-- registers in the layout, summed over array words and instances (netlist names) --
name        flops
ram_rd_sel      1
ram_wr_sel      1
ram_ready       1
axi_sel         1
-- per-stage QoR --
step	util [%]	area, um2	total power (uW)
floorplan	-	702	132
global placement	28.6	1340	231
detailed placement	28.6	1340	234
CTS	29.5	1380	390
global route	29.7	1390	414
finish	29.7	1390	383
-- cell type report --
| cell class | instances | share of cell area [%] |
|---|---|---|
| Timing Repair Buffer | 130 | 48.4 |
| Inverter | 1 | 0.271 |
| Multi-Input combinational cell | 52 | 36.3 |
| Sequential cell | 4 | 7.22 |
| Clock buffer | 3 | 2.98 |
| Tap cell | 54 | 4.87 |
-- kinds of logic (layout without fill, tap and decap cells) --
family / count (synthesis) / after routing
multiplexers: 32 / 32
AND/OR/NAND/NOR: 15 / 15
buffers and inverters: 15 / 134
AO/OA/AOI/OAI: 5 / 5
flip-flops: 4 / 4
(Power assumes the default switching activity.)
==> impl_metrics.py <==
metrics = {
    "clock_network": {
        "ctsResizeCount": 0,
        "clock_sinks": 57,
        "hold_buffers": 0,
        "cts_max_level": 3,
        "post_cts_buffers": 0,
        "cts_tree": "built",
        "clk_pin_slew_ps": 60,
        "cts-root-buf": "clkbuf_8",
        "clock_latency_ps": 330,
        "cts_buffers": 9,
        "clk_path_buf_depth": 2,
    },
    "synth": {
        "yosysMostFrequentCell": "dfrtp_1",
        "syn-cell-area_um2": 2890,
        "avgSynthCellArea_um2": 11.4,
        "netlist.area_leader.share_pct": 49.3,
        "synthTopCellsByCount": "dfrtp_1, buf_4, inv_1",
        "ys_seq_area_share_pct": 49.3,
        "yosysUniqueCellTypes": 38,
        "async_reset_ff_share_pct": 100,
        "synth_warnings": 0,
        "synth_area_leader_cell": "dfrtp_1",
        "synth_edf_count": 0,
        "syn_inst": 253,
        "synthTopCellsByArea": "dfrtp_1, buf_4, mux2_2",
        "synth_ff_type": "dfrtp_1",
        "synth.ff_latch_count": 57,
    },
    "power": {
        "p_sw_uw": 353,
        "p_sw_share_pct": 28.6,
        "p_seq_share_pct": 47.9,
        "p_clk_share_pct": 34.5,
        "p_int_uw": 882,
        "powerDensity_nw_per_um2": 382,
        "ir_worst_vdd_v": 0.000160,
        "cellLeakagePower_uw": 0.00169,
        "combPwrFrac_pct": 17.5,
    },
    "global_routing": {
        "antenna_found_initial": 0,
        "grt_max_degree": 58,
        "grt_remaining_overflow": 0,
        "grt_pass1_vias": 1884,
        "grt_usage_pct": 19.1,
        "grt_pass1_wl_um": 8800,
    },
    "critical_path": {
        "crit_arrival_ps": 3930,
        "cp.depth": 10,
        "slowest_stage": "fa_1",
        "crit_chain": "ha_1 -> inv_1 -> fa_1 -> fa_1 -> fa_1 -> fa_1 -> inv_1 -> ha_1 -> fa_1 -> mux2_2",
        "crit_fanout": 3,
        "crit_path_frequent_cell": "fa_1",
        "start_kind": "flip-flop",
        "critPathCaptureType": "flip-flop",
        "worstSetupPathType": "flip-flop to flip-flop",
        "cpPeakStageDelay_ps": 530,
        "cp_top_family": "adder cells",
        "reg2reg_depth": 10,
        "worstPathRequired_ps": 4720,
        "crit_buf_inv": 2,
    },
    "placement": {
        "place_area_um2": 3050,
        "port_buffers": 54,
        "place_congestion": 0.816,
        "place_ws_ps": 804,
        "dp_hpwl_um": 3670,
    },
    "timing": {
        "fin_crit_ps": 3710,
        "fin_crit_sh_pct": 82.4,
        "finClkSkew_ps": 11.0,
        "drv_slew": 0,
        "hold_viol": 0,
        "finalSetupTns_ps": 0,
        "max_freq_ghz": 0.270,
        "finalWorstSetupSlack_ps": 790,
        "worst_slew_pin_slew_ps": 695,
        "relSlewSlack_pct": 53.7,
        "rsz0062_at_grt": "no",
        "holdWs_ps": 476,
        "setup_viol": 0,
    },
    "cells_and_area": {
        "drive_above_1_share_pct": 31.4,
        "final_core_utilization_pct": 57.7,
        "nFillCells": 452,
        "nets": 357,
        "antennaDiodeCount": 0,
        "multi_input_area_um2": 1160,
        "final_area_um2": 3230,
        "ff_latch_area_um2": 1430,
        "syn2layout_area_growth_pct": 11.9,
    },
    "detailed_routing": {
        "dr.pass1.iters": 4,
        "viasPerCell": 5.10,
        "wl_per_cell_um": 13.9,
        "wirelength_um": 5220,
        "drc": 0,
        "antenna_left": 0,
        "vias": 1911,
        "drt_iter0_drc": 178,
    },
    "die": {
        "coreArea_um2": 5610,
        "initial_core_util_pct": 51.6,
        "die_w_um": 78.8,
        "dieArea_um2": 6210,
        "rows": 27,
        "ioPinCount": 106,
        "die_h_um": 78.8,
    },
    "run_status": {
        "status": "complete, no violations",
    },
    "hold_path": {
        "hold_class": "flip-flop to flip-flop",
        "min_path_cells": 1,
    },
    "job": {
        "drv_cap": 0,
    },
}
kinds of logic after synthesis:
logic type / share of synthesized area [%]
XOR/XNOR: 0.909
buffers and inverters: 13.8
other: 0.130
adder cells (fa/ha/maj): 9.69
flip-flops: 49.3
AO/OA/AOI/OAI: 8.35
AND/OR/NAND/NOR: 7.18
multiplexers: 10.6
******
» Task description:
Using the listing above, state the count of lines that include "kinds" and nothing else.

» Exercise response:
2